START Data for the task
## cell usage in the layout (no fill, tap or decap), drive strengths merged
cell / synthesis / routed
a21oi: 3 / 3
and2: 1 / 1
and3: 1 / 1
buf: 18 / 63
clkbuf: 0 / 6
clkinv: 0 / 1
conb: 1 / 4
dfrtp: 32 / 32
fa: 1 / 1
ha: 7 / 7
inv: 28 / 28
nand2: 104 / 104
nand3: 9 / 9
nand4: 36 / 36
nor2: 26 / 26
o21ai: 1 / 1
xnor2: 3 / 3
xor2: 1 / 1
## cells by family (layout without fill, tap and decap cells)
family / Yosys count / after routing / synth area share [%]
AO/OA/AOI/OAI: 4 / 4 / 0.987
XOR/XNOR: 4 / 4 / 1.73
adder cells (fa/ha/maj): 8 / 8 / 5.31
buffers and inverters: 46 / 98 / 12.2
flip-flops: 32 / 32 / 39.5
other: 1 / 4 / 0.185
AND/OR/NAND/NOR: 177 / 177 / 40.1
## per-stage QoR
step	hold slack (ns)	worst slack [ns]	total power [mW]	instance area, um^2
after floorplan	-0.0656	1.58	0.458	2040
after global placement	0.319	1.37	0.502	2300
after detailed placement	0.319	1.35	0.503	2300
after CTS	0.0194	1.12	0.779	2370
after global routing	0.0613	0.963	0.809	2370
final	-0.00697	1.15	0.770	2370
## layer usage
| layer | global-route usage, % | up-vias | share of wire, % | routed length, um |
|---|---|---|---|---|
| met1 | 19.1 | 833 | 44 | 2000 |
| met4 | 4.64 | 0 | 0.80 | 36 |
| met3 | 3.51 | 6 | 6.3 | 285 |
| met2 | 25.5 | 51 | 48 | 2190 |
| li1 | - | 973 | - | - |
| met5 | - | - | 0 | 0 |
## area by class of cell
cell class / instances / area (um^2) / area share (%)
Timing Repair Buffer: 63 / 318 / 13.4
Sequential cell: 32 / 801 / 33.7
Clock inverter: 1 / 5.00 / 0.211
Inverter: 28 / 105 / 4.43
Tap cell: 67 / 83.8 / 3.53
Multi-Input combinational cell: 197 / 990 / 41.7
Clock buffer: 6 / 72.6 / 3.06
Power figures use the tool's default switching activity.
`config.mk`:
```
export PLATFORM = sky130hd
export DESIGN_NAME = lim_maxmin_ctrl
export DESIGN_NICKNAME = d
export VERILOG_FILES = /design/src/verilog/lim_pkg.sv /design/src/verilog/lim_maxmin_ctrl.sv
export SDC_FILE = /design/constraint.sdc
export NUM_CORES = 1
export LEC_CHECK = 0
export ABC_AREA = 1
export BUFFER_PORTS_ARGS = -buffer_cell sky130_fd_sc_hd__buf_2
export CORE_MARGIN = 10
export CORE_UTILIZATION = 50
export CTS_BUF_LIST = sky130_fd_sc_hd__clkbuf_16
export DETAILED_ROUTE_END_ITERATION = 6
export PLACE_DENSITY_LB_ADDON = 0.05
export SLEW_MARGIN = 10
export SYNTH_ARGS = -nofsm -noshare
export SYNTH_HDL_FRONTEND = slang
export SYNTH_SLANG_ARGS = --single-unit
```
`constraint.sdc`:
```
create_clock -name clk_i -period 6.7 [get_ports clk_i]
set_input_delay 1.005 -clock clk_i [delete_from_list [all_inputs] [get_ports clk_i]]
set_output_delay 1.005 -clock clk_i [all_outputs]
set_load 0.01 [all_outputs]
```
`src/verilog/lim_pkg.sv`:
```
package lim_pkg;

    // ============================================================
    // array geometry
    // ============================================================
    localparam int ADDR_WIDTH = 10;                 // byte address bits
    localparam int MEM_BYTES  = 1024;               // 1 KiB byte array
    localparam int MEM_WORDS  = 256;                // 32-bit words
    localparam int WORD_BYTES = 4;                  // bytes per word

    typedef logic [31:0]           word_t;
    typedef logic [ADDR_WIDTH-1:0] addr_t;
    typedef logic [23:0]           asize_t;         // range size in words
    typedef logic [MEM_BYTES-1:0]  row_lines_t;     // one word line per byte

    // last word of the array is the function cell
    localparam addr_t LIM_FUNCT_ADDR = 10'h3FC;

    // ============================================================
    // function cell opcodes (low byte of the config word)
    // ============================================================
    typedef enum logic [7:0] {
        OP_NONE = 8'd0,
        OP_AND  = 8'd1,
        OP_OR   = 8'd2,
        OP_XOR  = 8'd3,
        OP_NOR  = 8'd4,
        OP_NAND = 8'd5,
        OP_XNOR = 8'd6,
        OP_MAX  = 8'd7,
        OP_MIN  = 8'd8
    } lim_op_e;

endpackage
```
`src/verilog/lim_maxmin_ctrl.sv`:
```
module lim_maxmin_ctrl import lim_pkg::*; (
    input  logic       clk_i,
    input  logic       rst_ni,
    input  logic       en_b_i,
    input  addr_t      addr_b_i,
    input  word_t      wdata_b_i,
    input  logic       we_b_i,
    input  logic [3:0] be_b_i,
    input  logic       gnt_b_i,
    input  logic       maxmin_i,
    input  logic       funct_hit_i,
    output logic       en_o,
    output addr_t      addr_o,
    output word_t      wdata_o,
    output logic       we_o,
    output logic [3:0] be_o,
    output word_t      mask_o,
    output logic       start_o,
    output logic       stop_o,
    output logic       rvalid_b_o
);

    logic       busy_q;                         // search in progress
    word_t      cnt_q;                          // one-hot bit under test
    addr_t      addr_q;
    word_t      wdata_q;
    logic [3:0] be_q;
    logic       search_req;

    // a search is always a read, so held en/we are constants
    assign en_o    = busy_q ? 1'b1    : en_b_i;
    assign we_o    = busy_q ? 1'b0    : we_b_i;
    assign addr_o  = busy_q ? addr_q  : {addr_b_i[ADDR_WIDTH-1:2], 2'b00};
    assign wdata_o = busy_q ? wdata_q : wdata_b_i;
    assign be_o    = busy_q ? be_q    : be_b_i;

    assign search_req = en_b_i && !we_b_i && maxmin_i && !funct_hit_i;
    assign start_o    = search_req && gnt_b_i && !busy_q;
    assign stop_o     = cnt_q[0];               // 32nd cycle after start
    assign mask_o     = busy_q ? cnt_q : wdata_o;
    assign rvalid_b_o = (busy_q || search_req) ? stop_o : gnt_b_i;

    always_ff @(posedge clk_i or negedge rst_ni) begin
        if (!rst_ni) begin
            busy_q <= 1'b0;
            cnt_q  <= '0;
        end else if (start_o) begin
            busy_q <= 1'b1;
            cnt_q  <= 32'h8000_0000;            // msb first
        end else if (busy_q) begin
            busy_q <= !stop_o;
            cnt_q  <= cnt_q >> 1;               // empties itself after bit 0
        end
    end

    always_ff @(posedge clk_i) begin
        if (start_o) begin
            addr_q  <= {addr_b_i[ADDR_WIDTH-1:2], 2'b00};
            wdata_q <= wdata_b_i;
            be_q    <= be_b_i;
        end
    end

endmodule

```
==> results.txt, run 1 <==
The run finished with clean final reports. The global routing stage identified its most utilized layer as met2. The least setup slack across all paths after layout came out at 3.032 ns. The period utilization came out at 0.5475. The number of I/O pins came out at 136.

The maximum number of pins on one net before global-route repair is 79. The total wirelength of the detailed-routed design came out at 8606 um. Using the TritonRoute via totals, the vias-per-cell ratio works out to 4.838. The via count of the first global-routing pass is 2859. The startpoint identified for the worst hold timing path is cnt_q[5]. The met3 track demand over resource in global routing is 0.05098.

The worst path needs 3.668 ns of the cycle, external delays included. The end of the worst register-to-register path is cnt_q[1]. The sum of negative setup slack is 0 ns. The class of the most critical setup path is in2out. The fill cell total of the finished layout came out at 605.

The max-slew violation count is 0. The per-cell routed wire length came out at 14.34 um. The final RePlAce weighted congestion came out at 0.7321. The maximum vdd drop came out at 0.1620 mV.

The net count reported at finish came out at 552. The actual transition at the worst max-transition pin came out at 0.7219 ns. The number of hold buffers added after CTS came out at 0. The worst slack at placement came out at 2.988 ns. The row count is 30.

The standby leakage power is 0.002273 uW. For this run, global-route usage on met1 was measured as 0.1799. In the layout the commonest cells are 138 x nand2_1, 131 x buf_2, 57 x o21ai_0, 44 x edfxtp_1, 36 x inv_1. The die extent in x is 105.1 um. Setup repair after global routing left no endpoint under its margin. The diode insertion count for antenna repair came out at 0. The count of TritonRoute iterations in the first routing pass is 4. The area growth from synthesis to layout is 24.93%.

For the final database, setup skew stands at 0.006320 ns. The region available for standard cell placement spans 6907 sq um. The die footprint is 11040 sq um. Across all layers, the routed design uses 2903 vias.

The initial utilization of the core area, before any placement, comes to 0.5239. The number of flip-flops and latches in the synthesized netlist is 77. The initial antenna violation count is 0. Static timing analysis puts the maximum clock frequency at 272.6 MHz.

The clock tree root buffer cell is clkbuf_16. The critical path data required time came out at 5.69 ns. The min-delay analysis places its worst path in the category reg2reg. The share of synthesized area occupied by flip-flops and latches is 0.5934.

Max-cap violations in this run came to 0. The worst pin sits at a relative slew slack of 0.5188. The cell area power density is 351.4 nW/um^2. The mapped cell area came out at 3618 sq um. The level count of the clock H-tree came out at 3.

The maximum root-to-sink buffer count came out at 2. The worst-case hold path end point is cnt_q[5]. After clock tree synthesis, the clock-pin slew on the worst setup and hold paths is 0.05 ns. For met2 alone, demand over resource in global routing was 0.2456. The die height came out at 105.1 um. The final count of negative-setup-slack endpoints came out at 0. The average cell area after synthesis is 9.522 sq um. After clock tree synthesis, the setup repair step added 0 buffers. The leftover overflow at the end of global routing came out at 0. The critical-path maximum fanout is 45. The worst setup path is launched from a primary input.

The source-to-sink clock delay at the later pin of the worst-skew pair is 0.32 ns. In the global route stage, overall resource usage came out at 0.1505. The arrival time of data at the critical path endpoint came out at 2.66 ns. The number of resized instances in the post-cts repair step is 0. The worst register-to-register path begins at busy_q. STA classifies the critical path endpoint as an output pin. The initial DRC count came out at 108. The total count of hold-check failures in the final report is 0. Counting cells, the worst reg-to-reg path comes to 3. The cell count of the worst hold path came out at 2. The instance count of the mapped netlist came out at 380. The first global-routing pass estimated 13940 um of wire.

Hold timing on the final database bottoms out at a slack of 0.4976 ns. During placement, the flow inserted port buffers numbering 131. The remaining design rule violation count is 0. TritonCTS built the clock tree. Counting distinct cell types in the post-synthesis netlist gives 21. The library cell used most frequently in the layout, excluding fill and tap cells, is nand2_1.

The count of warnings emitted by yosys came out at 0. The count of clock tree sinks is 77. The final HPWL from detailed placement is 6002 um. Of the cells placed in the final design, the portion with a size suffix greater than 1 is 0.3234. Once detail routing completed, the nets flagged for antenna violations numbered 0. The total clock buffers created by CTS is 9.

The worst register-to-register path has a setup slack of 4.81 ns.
END Data for the task
__What the exercise asks__. Nothing but the lines above from the one containing "met5 | - | - | 0" through the one containing "Clock buffer: 6 / 72.6 / 3.06" should appear in the answer, each repeated exactly.

__Answer to the exercise__.
| met5 | - | - | 0 | 0 |
## area by class of cell
cell class / instances / area (um^2) / area share (%)
Timing Repair Buffer: 63 / 318 / 13.4
Sequential cell: 32 / 801 / 33.7
Clock inverter: 1 / 5.00 / 0.211
Inverter: 28 / 105 / 4.43
Tap cell: 67 / 83.8 / 3.53
Multi-Input combinational cell: 197 / 990 / 41.7
Clock buffer: 6 / 72.6 / 3.06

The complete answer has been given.